Goodbye Rocky, Hello Ralph

Out with the Old, in with the New. Rocky has moved on to other things, and Ralph Becker is now mayor of SLC.

A grateful adieu to Rocky. The pugnacious and passionate mayor really earned my respect for his vision and determination to improve the quality of life in SLC and to stand for principle over the course of his administration.

No, Rocky isn’t a perfect human being. We’ve all heard the news reports about turnover in his office. I’ve had the chance to meet several people who have worked in his administration and in politics. Rocky is apparently incredibly demanding. He is abrasive, even abusive, with his subordinates as well as those who oppose his agenda. I’m disappointed that he has hurt several people who supported him, and do not endorse such behavior. Everyone deserves to be treated civilly, and those who are helping you deserve respect. It is disappointing that he couldn’t find a way to nurture those who rallied around him.

Many of my faith criticized him as anti-Mormon. Those accusations are groundless; he fought against over-zealous conservative members who sought to take advantage of the power of the LDS Church to exert unrighteous dominion over the rest of the population. But that is not the same thing as persecution. I felt he handled the Main Street Plaza situation, bungled by the lawyers of the city and church, as fairly as he could.

Whatever his flaws, he deserves respect for his accomplishments as mayor. He promoted a strong liberal agenda with zeal and enthusiasm, to great effect. He gave hope and a voice to the strong progressive element in SLC. He helped energize them. He fought the good fight against the intrusions of the legislature, as he did against those in the surrounding counties who selfishly placed their convenience over the environmental and social well-being of our communities. He aggressively promoted a reinvigoration of the SLC social and cultural scene. His administration made SLC a far greener city. He boldly encouraged some unorthodox yet very creative initiatives, such as the ban on bottled water (a move I wholehearted endorse; just pack a thermos and fill it for free!). He leaves the city in great condition for his efforts.

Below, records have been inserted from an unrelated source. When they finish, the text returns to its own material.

## config.mk

```make
export PLATFORM = sky130hd
export DESIGN_NAME = lp_idle_ctrl
export DESIGN_NICKNAME = d
export VERILOG_FILES = /design/src/rtl/lp_pkg.sv /design/src/rtl/lp_tmo_enc.sv /design/src/rtl/lp_idle_timer.sv /design/src/rtl/lp_idle_ctrl.sv
export SDC_FILE = /design/constraint.sdc
export NUM_CORES = 1
export LEC_CHECK = 0
export BUFFER_PORTS_ARGS = -buffer_cell sky130_fd_sc_hd__buf_4
export CORE_ASPECT_RATIO = 1.25
export CORE_MARGIN = 3
export CORE_UTILIZATION = 55
export CTS_CLUSTER_DIAMETER = 40
export CTS_CLUSTER_SIZE = 20
export DETAILED_ROUTE_END_ITERATION = 16
export GPL_TIMING_DRIVEN = 0
export PLACE_DENSITY = 0.81
export SLEW_MARGIN = 20
export SYNTH_ARGS = -nofsm -noshare
export SYNTH_HDL_FRONTEND = slang
export SYNTH_HIERARCHICAL = 1
export SYNTH_SLANG_ARGS = --single-unit
```

## constraint.sdc

```tcl
create_clock -name clk -period 22.9 [get_ports clk]
set_input_delay 4.58 -clock clk [delete_from_list [all_inputs] [get_ports clk]]
set_output_delay 4.58 -clock clk [all_outputs]
set_load 0.05 [all_outputs]
```
[src/rtl/protRegGuardPkg.sv]
package protRegGuardPkg;
  // Index width of the register-select strobe; covers up to 16 protected registers.
  localparam int SEL_W = 4;

  typedef struct packed {
    logic             load;  // accepted write to a protected register
    logic [SEL_W-1:0] sel;   // which protected register
  } guardStrobe_t;
endpackage

[src/rtl/protRegGuardCtrl.sv]
module protRegGuardCtrl
  import protRegGuardPkg::*;
#(
  parameter int ADDR_W    = 4,
  parameter int NUM_PROT  = 4,
  parameter int CMD_ADDR  = 0,
  parameter int STAT_ADDR = 1,
  parameter int PROT_BASE = 4
) (
  input  logic              clk,
  input  logic              rst,
  input  logic [ADDR_W-1:0] addr,
  input  logic              wrEn,
  input  logic              clrBit,
  output guardStrobe_t      strb,
  output logic              violFlag
);
  logic armed;
  logic isCmd, isStat, isProt;
  logic [SEL_W-1:0] protSel;

  assign isCmd  = (addr == ADDR_W'(CMD_ADDR));
  assign isStat = (addr == ADDR_W'(STAT_ADDR));

  always_comb begin
    isProt  = 1'b0;
    protSel = '0;
    for (int i = 0; i < NUM_PROT; i++) begin
      if (addr == ADDR_W'(PROT_BASE + i)) begin
        isProt  = 1'b1;
        protSel = SEL_W'(i);
      end
    end
  end

  assign strb.load = wrEn && isProt && armed;
  assign strb.sel  = protSel;

  // Any write consumes the unlock; a command write (re)arms it.
  always_ff @(posedge clk) begin
    if (rst)       armed <= 1'b0;
    else if (wrEn) armed <= isCmd;
  end

  always_ff @(posedge clk) begin
    if (rst)                              violFlag <= 1'b0;
    else if (wrEn && isProt && !armed)    violFlag <= 1'b1;
    else if (wrEn && isStat && clrBit)    violFlag <= 1'b0;
  end

  AST_RESET_CLEARS: assert property (@(posedge clk) rst |=> (!armed && !violFlag));
  AST_REJECT_FLAGS: assert property (@(posedge clk) disable iff (rst)
    (wrEn && isProt && !armed) |=> violFlag);
  AST_ARM_CONSUMED: assert property (@(posedge clk) disable iff (rst)
    (wrEn && !isCmd) |=> !armed);
  AST_CMD_ARMS: assert property (@(posedge clk) disable iff (rst)
    (wrEn && isCmd) |=> armed);
  AST_VIOL_STICKY: assert property (@(posedge clk) disable iff (rst)
    (violFlag && !(wrEn && isStat && clrBit)) |=> violFlag);
endmodule

[src/rtl/protRegGuardData.sv]
module protRegGuardData
  import protRegGuardPkg::*;
#(
  parameter int ADDR_W    = 4,
  parameter int DATA_W    = 8,
  parameter int NUM_PROT  = 4,
  parameter int STAT_ADDR = 1,
  parameter int PROT_BASE = 4
) (
  input  logic                       clk,
  input  logic                       rst,
  input  logic [ADDR_W-1:0]          addr,
  input  logic [DATA_W-1:0]          wrData,
  input  logic                       rdEn,
  input  guardStrobe_t               strb,
  input  logic                       violFlag,
  output logic [DATA_W-1:0]          rdData,
  output logic [NUM_PROT*DATA_W-1:0] protRegs,
  output logic                       pwrReq
);
  localparam int PS_IDX = NUM_PROT - 1;

  logic [DATA_W-1:0] protQ [NUM_PROT];
  logic              modeActive;

  for (genvar g = 0; g < NUM_PROT; g++) begin : gReg
    always_ff @(posedge clk) begin
      if (rst)                                        protQ[g] <= '0;
      else if (strb.load && strb.sel == SEL_W'(g))    protQ[g] <= wrData;
    end
    assign protRegs[g*DATA_W +: DATA_W] = protQ[g];
  end

  // 01 = idle, 10 = stop
  assign modeActive = (protQ[PS_IDX][1:0] == 2'b01) || (protQ[PS_IDX][1:0] == 2'b10);

  always_ff @(posedge clk) begin
    if (rst) pwrReq <= 1'b0;
    else     pwrReq <= modeActive;
  end

  always_comb begin
    rdData = '0;
    if (rdEn) begin
      if (addr == ADDR_W'(STAT_ADDR)) rdData = {{(DATA_W-1){1'b0}}, violFlag};
      for (int i = 0; i < NUM_PROT; i++) begin
        if (addr == ADDR_W'(PROT_BASE + i)) rdData = protQ[i];
      end
    end
  end

  AST_REG_HOLD: assert property (@(posedge clk) disable iff (rst)
    !strb.load |=> $stable(protRegs));
  AST_PWR_LAG: assert property (@(posedge clk) disable iff (rst)
    modeActive |=> pwrReq);
  AST_PWR_DROP: assert property (@(posedge clk) disable iff (rst)
    !modeActive |=> !pwrReq);
endmodule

This was probably a good time for Rocky to step down. It seems that while firebrands are often critical to catalyzing great accomplishments (John Adams and the Revolution, Teddy Roosevelt and progressive trust-busting, Ralph Nader and the consumer protection movement), the effectiveness of their caustic methods may diminish with time. Better to leave at the top of his game than find himself impotent.

In leaving now, Rocky has handed the city over to a person who seems imminently capable of running with the baton handed to him. I’ve been impressed with Becker since my wife took a class from him. She shared stories of the ideas he’d shared, ones very similar to those I’d studied and admired. I was impressed by his entire campaign. And with only a few days past in his administration, he’s already begun to impress with his efforts to establish a domestic partnership registry (not a good as allowing true freedom of conscience regarding marriage, but the best he could do with our state legislature watching over his shoulder) and to greatly expand public transportation.

Best wishes to Rocky as he promotes our liberal agenda, and to Becker as he builds on the great foundation Rocky left.

Advertisements

13 Responses to “Goodbye Rocky, Hello Ralph”

  1. Thom Says:

    Egad! A rail line to the airport? Then any bum or carless person could catch a flight!

    Nice to see you back after a couple weeks hiatus. I look forward to future updates on Becker’s work.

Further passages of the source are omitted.